The class-specific covariance matrix $S_i = \frac{1}{n_i}\sum_{x\in C_i}(x-\mu_i)(x - \mu_i)^T$

The total mean vector (sample) $\mu = \frac{1}{N}\sum X$

The within-class scatter: $S_w = \sum_{i=1}^{C}\frac{n_i}{N}S_i = \sum_{i=1}^{C}P_iS_i$

The between-class scatter: $S_B = \sum_{i=1}^{C}P_i(\mu_i-\mu)(\mu_i-\mu)^T$

Total covariance**: $S_T = S_w + S_B$

**LDA**:

LDA is a supervised technique of feature extraction used to find a linear combination of the availabel features to seperate the classes. LDA reduces the number of dimensions of the input feature vector **by also considering the inter-class separation between classes**.

.

The goal of Linear Discriminant Analysis is to find most discriminative projection by **maximizing between-class distance** { Distance between the centroids of the different classes }and **minimizing within-class distance** {Accumulated distance of an instance to the centroid of its class}.

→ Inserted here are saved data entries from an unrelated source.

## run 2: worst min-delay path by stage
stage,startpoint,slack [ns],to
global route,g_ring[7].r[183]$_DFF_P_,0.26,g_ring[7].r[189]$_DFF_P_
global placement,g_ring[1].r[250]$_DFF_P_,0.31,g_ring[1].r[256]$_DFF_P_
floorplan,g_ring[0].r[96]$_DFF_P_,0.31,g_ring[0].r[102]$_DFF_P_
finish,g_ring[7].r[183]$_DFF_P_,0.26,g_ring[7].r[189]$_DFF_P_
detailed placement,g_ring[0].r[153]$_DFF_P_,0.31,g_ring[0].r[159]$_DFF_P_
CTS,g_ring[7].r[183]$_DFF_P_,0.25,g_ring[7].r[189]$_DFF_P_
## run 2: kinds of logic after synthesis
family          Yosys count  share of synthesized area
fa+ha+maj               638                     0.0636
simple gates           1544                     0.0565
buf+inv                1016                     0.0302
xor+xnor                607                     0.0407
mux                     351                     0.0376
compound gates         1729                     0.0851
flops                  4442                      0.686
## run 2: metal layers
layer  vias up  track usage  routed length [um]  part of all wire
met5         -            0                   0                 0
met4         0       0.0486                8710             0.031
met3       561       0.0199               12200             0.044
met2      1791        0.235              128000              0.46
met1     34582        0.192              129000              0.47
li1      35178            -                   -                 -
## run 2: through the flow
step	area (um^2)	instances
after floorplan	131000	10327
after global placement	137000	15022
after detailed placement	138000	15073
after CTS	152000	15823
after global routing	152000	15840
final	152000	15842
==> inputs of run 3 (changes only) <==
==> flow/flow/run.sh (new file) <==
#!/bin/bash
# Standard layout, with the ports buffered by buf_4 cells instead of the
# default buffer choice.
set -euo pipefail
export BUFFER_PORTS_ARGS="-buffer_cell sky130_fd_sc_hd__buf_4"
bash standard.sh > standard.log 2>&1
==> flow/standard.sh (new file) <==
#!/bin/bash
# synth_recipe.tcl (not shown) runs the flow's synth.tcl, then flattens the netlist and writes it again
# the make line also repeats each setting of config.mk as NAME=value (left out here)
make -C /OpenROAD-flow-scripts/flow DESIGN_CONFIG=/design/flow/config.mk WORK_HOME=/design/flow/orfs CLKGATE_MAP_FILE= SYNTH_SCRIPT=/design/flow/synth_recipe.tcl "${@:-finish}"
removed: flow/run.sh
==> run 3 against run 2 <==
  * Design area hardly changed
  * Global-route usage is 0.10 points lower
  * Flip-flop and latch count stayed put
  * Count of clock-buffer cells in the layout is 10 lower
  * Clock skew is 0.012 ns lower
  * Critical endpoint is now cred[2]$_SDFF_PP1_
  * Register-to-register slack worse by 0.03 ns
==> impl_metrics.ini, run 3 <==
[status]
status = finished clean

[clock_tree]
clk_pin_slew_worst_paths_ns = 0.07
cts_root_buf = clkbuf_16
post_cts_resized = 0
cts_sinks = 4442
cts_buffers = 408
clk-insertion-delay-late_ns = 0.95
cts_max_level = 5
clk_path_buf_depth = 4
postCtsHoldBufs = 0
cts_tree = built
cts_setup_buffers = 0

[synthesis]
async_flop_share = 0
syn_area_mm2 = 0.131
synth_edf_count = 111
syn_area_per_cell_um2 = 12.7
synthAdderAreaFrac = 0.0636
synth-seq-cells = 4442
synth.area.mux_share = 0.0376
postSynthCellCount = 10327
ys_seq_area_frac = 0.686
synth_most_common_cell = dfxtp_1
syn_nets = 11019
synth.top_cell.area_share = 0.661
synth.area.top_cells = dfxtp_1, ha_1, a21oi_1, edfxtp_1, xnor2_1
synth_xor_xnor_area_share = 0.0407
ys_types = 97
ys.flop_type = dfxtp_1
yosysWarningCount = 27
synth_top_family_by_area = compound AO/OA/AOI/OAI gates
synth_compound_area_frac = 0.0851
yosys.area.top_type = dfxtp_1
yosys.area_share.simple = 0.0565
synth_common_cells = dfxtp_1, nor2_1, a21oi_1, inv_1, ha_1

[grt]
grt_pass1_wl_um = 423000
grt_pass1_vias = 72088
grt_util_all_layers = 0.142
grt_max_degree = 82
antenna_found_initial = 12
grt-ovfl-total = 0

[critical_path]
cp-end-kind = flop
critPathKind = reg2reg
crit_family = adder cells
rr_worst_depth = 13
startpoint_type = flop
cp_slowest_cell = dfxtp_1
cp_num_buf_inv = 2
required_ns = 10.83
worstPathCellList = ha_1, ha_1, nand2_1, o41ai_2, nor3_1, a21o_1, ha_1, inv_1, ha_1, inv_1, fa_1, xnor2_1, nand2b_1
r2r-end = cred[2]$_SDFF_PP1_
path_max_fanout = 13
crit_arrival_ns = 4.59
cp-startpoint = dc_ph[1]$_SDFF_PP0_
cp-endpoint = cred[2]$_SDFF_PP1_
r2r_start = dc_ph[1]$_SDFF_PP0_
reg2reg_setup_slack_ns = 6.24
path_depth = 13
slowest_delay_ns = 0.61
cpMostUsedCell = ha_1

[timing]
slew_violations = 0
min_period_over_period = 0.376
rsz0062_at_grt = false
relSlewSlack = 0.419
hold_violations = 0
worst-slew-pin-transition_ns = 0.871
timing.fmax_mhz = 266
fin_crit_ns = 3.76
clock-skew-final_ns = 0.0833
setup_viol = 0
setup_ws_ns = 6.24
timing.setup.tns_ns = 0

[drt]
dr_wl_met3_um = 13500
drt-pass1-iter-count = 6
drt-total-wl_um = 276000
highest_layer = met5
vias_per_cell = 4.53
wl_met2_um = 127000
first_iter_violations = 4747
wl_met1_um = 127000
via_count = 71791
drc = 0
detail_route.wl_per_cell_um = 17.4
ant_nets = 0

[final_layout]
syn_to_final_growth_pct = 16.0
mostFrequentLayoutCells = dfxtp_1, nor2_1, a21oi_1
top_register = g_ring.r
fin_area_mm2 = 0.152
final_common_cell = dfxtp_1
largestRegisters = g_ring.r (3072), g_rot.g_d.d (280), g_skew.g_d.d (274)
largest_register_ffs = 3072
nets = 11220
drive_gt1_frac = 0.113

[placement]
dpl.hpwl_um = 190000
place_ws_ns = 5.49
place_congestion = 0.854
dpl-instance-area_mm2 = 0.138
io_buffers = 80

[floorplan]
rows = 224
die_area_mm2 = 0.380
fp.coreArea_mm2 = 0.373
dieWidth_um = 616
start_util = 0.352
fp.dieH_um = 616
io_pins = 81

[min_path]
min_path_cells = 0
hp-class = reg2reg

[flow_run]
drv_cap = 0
From an optimization exercise on the open Yosys and OpenROAD flow, aimed at small area and a short achievable clock period; shortcuts taken in it are not production practice. The RTL was checked by simulation tests, not by an equivalence proof against the original design. No activity file was given, so power comes from the tool's default toggle rates.

==> design.v <==
module hpf (
    input  wire        clk,
    input  wire        rst,           
    input  wire        op_valid,
    output wire        op_ready,
    input  wire [3:0]  op_sel,
    input  wire [7:0]  op_cmd,        
    input  wire [7:0]  op_plen,       
    input  wire [8:0]  op_flen,       
    input  wire [15:0] op_alg,        
    input  wire        pl_valid,
    input  wire [7:0]  pl_data,
    output wire        pl_ready,
    output wire        tx_valid,
    output wire [7:0]  tx_data,
    input  wire        tx_ready,
    input  wire        rx_valid,
    input  wire        rx_timeout,
    input  wire [7:0]  rx_data,
    output wire        rx_ready,
    output reg         done,
    output wire        busy,
    output reg  [2:0]  session,
    output wire [15:0] mode,
    output reg         mode_valid,
    output reg  [2:0]  res_kind,
    output reg         fb_valid,
    output wire [8:0]  fb_len,
    output reg         info_valid,
    output wire [7:0]  info_n,
    output reg  [15:0] info_pkt,
    output reg  [15:0] info_id,
    output reg  [7:0]  det_count,
    output reg  [3:0]  err_cause,
    output reg  [8:0]  err_len,
    output reg         close_strobe,
    output reg         det_valid,
    output wire [7:0]  det_kind,
    output wire [15:0] det_ax,
    output wire [15:0] det_ay,
    output wire [15:0] det_bx,
    output wire [15:0] det_by
);
    localparam [3:0] OP_OPEN = 4'h1, OP_SEND = 4'h2, OP_READ_FRAME = 4'h3,
                     OP_READ_RESP = 4'h4, OP_KNOCK = 4'h5, OP_SET_MODE = 4'h6,
                     OP_POLL = 4'h7, OP_CLOSE = 4'h8;
    localparam [2:0] SS_UNINIT = 3'd0, SS_CONN = 3'd1, SS_MODESET = 3'd2,
                     SS_POLLING = 3'd3, SS_CLOSED = 3'd4;
    localparam [2:0] RK_NONE = 3'd0, RK_DONE = 3'd1, RK_FRAME = 3'd2,
                     RK_ACK = 3'd3, RK_SINGLE = 3'd4, RK_DET = 3'd5;
    localparam [3:0] E_NONE = 4'd0, E_TIMEOUT = 4'd1, E_BAD_PREFIX = 4'd2, E_BAD_CSUM = 4'd3,
                     E_ACK_MISMATCH = 4'd4, E_UNKNOWN_CMD = 4'd5,
                     E_UNEXPECTED_CMD = 4'd8, E_BAD_STATE = 4'd9, E_CONTRACT = 4'd10;
    localparam [7:0] C_REQUEST = 8'h20, C_INFO = 8'h29, C_BLOCK = 8'h2A,
                     C_ARROW = 8'h2B, C_KNOCK = 8'h2C, C_SET_ALG = 8'h2D,
                     C_OK = 8'h2E;
    reg        busy_r, ordy_r;
    reg        st_admit, st_tx, st_rx, st_chk, st_fin;
    reg        tx_valid_r, tx_new, pl_ready_r;
    reg        rx_ready_r, rq_v;
    reg        o_open, o_send, o_rdfr, o_rdrs, o_knock, o_setm, o_poll, o_close;
    reg        alg_big;             
    reg [2:0]  alg_q;
    reg [2:0]  ph;                  
    reg [7:0]  tx_data_r;
    reg [7:0]  sum;                 
    reg        rq_t;
    reg [7:0]  rq_d;                
    reg [8:0]  idx;                 
    reg [8:0]  len;
    reg        lastq;               
    reg        pfx_bad, len0;
    reg        c_ok, c_info, c_det, c_known, c_b0;
    reg        more;                
    reg        dlast;               
    reg [7:0]  sb [0:7];            
    reg [2:0]  mode_r;
    assign op_ready = ordy_r;
    assign busy     = busy_r;
    assign tx_valid = tx_valid_r;
    assign tx_data  = tx_data_r;
    assign pl_ready = pl_ready_r;
    assign rx_ready = rx_ready_r;
    assign mode     = {13'd0, mode_r};
    assign fb_len   = len;
    assign info_n   = info_pkt[7:0];
    assign det_kind = {7'b0010101, c_b0};
    assign det_ax   = {sb[1], sb[0]};
    assign det_ay   = {sb[3], sb[2]};
    assign det_bx   = {sb[5], sb[4]};
    assign det_by   = {sb[7], sb[6]};
    wire accept   = ordy_r && op_valid;
    wire o_resp   = o_rdrs || o_poll;
    wire o_ack    = o_knock || o_setm;
    wire o_txop   = o_send || o_knock || o_setm || o_poll;
    wire reserved = !(o_open || o_send || o_rdfr || o_rdrs || o_knock || o_setm ||
                      o_poll || o_close);
    wire s_uninit = (session == SS_UNINIT);
    wire s_act    = (session == SS_CONN) || (session == SS_MODESET) || (session == SS_POLLING);
    wire s_mp     = (session == SS_MODESET) || (session == SS_POLLING);
    wire state_ok = o_open ? s_uninit : o_poll ? s_mp : s_act;
    wire args_bad = (o_rdfr && ((len < 9'd6) || (len > 9'd261))) || (o_setm && alg_big);
    wire refuse   = reserved || !state_ok || args_bad;
    wire adm_ok   = st_admit && !refuse;
    wire tx_idle   = st_tx && !tx_valid_r && !pl_ready_r;
    wire tx_pay    = (ph == 3'd5) && (rq_d != 8'd0);
    wire tx_req_pl = tx_idle && tx_pay && o_send;
    wire tx_load   = tx_idle && (ph != 3'd6) && !(tx_pay && o_send);
    wire tx_end    = tx_idle && (ph == 3'd6);
    reg  [7:0] nb;
    always @* begin
        case (ph)
            3'd0:    nb = 8'h55;
            3'd1:    nb = 8'hAA;
            3'd2:    nb = 8'h11;
            3'd3:    nb = rq_d;
            3'd4:    nb = idx[7:0];
            default: nb = (rq_d == 8'd0) ? sum : (rq_d[1] ? {5'd0, alg_q} : 8'd0);
        endcase
    end
    wire rx_to   = st_rx && rq_v && rq_t;
    wire rx_done = st_rx && rq_v && !rq_t && lastq;
    reg  [7:0] pfx_byte;
    always @* begin
        case (idx[1:0])
            2'd0:    pfx_byte = 8'h55;
            2'd1:    pfx_byte = 8'hAA;
            default: pfx_byte = 8'h11;
        endcase
    end
    wire sum_ok   = (sum == {rq_d[6:0], 1'b0});
    wire frame_ok = !pfx_bad && sum_ok;
    wire ack_ok   = len0 && c_ok;
    wire chk_cont = frame_ok && o_resp && (more ? (c_det && !dlast) : (c_info && (sb[0] != 8'd0)));
    wire chk_err  = !frame_ok || (o_ack && !ack_ok) ||
                    (o_resp && (more ? !c_det : !c_known));
    reg  [2:0] chk_res;
    reg  [3:0] chk_cause;
    always @* begin
        chk_res   = RK_NONE;
        chk_cause = E_NONE;
        if (!frame_ok)
            chk_cause = pfx_bad ? E_BAD_PREFIX : E_BAD_CSUM;
        else if (o_rdfr)
            chk_res = RK_FRAME;
        else if (o_ack) begin
            if (ack_ok) chk_res = RK_DONE;
            else        chk_cause = E_ACK_MISMATCH;
        end else if (more) begin
            if (c_det)  chk_res = RK_DET;
            else        chk_cause = c_known ? E_UNEXPECTED_CMD : E_UNKNOWN_CMD;
        end else begin
            if (c_ok)         chk_res = RK_ACK;
            else if (c_info)  chk_res = RK_DET;
            else if (c_known) chk_res = RK_SINGLE;
            else              chk_cause = E_UNKNOWN_CMD;
        end
    end
    wire rd_resp  = (adm_ok && o_rdrs) || (tx_end && o_poll);
    wire rd_start = (adm_ok && (o_rdfr || o_rdrs)) || (tx_end && !o_send) ||
                    (st_chk && chk_cont);
    wire fin_ev   = (st_admit && (refuse || o_open || o_close)) || (tx_end && o_send) ||
                    rx_to || (st_chk && !chk_cont);
    wire det_ev   = st_chk && frame_ok && o_resp && more && c_det;
    wire info_ev  = st_chk && frame_ok && o_resp && !more && c_info;
    wire setm_ev  = st_chk && frame_ok && o_setm && ack_ok;
    wire err_ev   = (st_admit && refuse) || rx_to || (st_chk && chk_err);
    always @(posedge clk) begin
        if (rst) begin
            busy_r       <= 1'b0;
            ordy_r       <= 1'b1;
            st_admit     <= 1'b0;
            st_tx        <= 1'b0;
            st_rx        <= 1'b0;
            st_chk       <= 1'b0;
            st_fin       <= 1'b0;
            tx_valid_r   <= 1'b0;
            tx_new       <= 1'b0;
            pl_ready_r   <= 1'b0;
            rx_ready_r   <= 1'b0;
            rq_v         <= 1'b0;
            done         <= 1'b0;
            session      <= SS_UNINIT;
            mode_valid   <= 1'b0;
            res_kind     <= RK_NONE;
            fb_valid     <= 1'b0;
            info_valid   <= 1'b0;
            det_count    <= 8'd0;
            err_cause    <= E_NONE;
            err_len      <= 9'd0;
            close_strobe <= 1'b0;
            det_valid    <= 1'b0;
        end else begin
            busy_r     <= accept || (busy_r && !st_fin);
            ordy_r     <= (ordy_r && !op_valid) || st_fin;
            st_admit   <= accept;
            st_tx      <= (adm_ok && o_txop) || (st_tx && !tx_end);
            st_rx      <= rd_start || (st_rx && !(rq_v && (rq_t || lastq)));
            st_chk     <= rx_done;
            st_fin     <= fin_ev;
            done       <= st_fin;
            tx_valid_r <= (tx_valid_r && !tx_ready) || tx_load || (pl_ready_r && pl_valid);
            tx_new     <= tx_load || (pl_ready_r && pl_valid);
            pl_ready_r <= (pl_ready_r && !pl_valid) || tx_req_pl;
            rq_v       <= rx_ready_r && rx_valid;
            rx_ready_r <= (rx_ready_r && !rx_valid) || rd_start ||
                          (st_rx && rq_v && !rq_t && !lastq);
            close_strobe <= adm_ok && o_close;
            det_valid    <= det_ev;
            if (adm_ok && o_open)  session <= SS_CONN;
            if (adm_ok && o_close) session <= SS_CLOSED;
            if (adm_ok && o_poll)  session <= SS_POLLING;
            if (setm_ev) begin
                session    <= SS_MODESET;
                mode_valid <= 1'b1;
            end
            if (rd_resp)
                info_valid <= 1'b0;
            else if (info_ev)
                info_valid <= 1'b1;
            if (rd_resp || err_ev)
                det_count <= 8'd0;
            else if (det_ev)
                det_count <= det_count + 8'd1;
            if (rd_start || err_ev)
                fb_valid <= 1'b0;
            else if (st_chk && !chk_err && !chk_cont)
                fb_valid <= 1'b1;
            if (busy_r && !st_fin) begin
                res_kind  <= st_chk ? chk_res : ((st_admit && !refuse) || st_tx) ? RK_DONE : RK_NONE;
                err_cause <= st_admit ? (refuse ? ((reserved || state_ok) ? E_CONTRACT : E_BAD_STATE) : E_NONE) :
                             st_rx    ? E_TIMEOUT :
                             st_chk   ? chk_cause : E_NONE;
                err_len   <= (st_chk && chk_err) ? len : 9'd0;
            end
        end
    end
    always @(posedge clk) begin
        if (!busy_r) begin
            o_open   <= (op_sel == OP_OPEN);
            o_send   <= (op_sel == OP_SEND);
            o_rdfr   <= (op_sel == OP_READ_FRAME);
            o_rdrs   <= (op_sel == OP_READ_RESP);
            o_knock  <= (op_sel == OP_KNOCK);
            o_setm   <= (op_sel == OP_SET_MODE);
            o_poll   <= (op_sel == OP_POLL);
            o_close  <= (op_sel == OP_CLOSE);
            alg_big  <= (op_alg[15:3] != 13'd0) || (op_alg[2:0] == 3'd7);
            alg_q    <= op_alg[2:0];
            case (op_sel)
                OP_SEND:     idx <= {1'b0, op_cmd};
                OP_KNOCK:    idx <= {1'b0, C_KNOCK};
                OP_SET_MODE: idx <= {1'b0, C_SET_ALG};
                default:     idx <= {1'b0, C_REQUEST};
            endcase
        end
        if (st_admit)
            ph <= 3'd0;
        else if (tx_load)
            ph <= (ph == 3'd5) ? ((rq_d == 8'd0) ? 3'd6 : 3'd5) : ph + 3'd1;
        if (pl_ready_r)
            tx_data_r <= pl_data;
        else if (tx_load)
            tx_data_r <= nb;
        if ((!st_tx && !st_rx) || (st_tx && ph == 3'd6 && !tx_valid_r))
            sum <= 8'd0;
        else if (tx_new)
            sum <= sum + tx_data_r;
        else if (rq_v)
            sum <= sum + rq_d;
        if (accept && op_sel == OP_READ_FRAME)
            len <= op_flen;
        else if (st_admit && o_resp)
            len <= 9'd16;
        else if (st_admit && o_ack)
            len <= 9'd6;
        if (rd_resp)
            more <= 1'b0;
        else if (st_chk && chk_cont)
            more <= 1'b1;
        if (rx_ready_r && rx_valid)
            rq_d <= rx_data;
        else if (!busy_r)
            rq_d <= (op_sel == OP_SEND) ? op_plen : (op_sel == OP_SET_MODE) ? 8'd2 : 8'd0;
        else if (tx_idle && tx_pay)
            rq_d <= rq_d - 8'd1;
        rq_t  <= rx_timeout;
        lastq <= (idx + 9'd1 == len);
        dlast <= (det_count + 8'd1 == info_pkt[7:0]);
        if (!st_rx) begin
            pfx_bad <= 1'b0;
        end else if (rq_v) begin
            if (idx < 9'd3 && rq_d != pfx_byte)
                pfx_bad <= 1'b1;
        end
        if (!busy_r)
            ;    
        else if (st_rx) begin
            if (rq_v)
                idx <= idx + 9'd1;
        end else if (!((st_admit && o_txop) || (st_tx && ph != 3'd6)))
            idx <= 9'd0;
        if (rq_v) begin
            if (idx == 9'd3)
                len0 <= (rq_d == 8'd0);
            if (idx == 9'd4) begin
                c_ok    <= (rq_d == C_OK);
                c_info  <= (rq_d == C_INFO);
                c_det   <= (rq_d == C_BLOCK) || (rq_d == C_ARROW);
                c_known <= (rq_d == C_REQUEST) || (rq_d == C_INFO) || (rq_d == C_BLOCK) ||
                           (rq_d == C_ARROW) || (rq_d == C_KNOCK) || (rq_d == C_SET_ALG) ||
                           (rq_d == C_OK);
                c_b0    <= rq_d[0];
            end
            if (idx < 9'd13) begin
                sb[0] <= sb[1]; sb[1] <= sb[2]; sb[2] <= sb[3]; sb[3] <= sb[4];
                sb[4] <= sb[5]; sb[5] <= sb[6]; sb[6] <= sb[7]; sb[7] <= rq_d;
            end
        end
        if (setm_ev)
            mode_r <= alg_q;
        if (info_ev) begin
            info_pkt <= {sb[1], sb[0]};
            info_id  <= {sb[3], sb[2]};
        end
    end
endmodule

**Take an example**: Two-class: we look for a projection where the same class are projected very close to each other and, at the same time, the projected means are as farther apart as possible. LDA is defined as a linear function $y = w^T x$ , to find the optimum $w^*$,In multi-class problem, we seek (C-1) projections $[y_1,y_2,…,y_{c-1}]$, $y_i = w_i^Tx$

上面是对我上学期上pattern recognition的LDA的一个总结，看了斯坦福的LDA的PPT，感觉他们从另外一个角度来解释这个事情，也蛮好玩的。

Instead of estimating $ P(Y|X)$ directly, we estimate $\hat P(X|Y)$: {given the response, the distribution of the inputs} and $\hat P(Y)$ {how likely are each of the categories} then we use Bayes rule to obtain the estimate

$$ \hat P(Y=k | X= x) = \frac{\hat P(X= x|Y=k)\hat P(Y=k)}{\hat P(X=x)}$$

$\hat P(X= x|Y=k) = \hat f_k(x)$ as multivariate normal distribution,{this means **it assumes** **the examples within one-class are normally distributed**. } $\hat P(Y=k) = \hat \pi_k$ as the likelihood of k-th category

*What is the difference between Naive Bayes and LDA?*

**LDA** operates on **continuous-valued features**, it assumes **the examples within one-class are normally distributed**.**Naive Bayes** is explicitly modeling the probability of a class using Bayes’s Rule and make the assumption that **the features are independent** instead.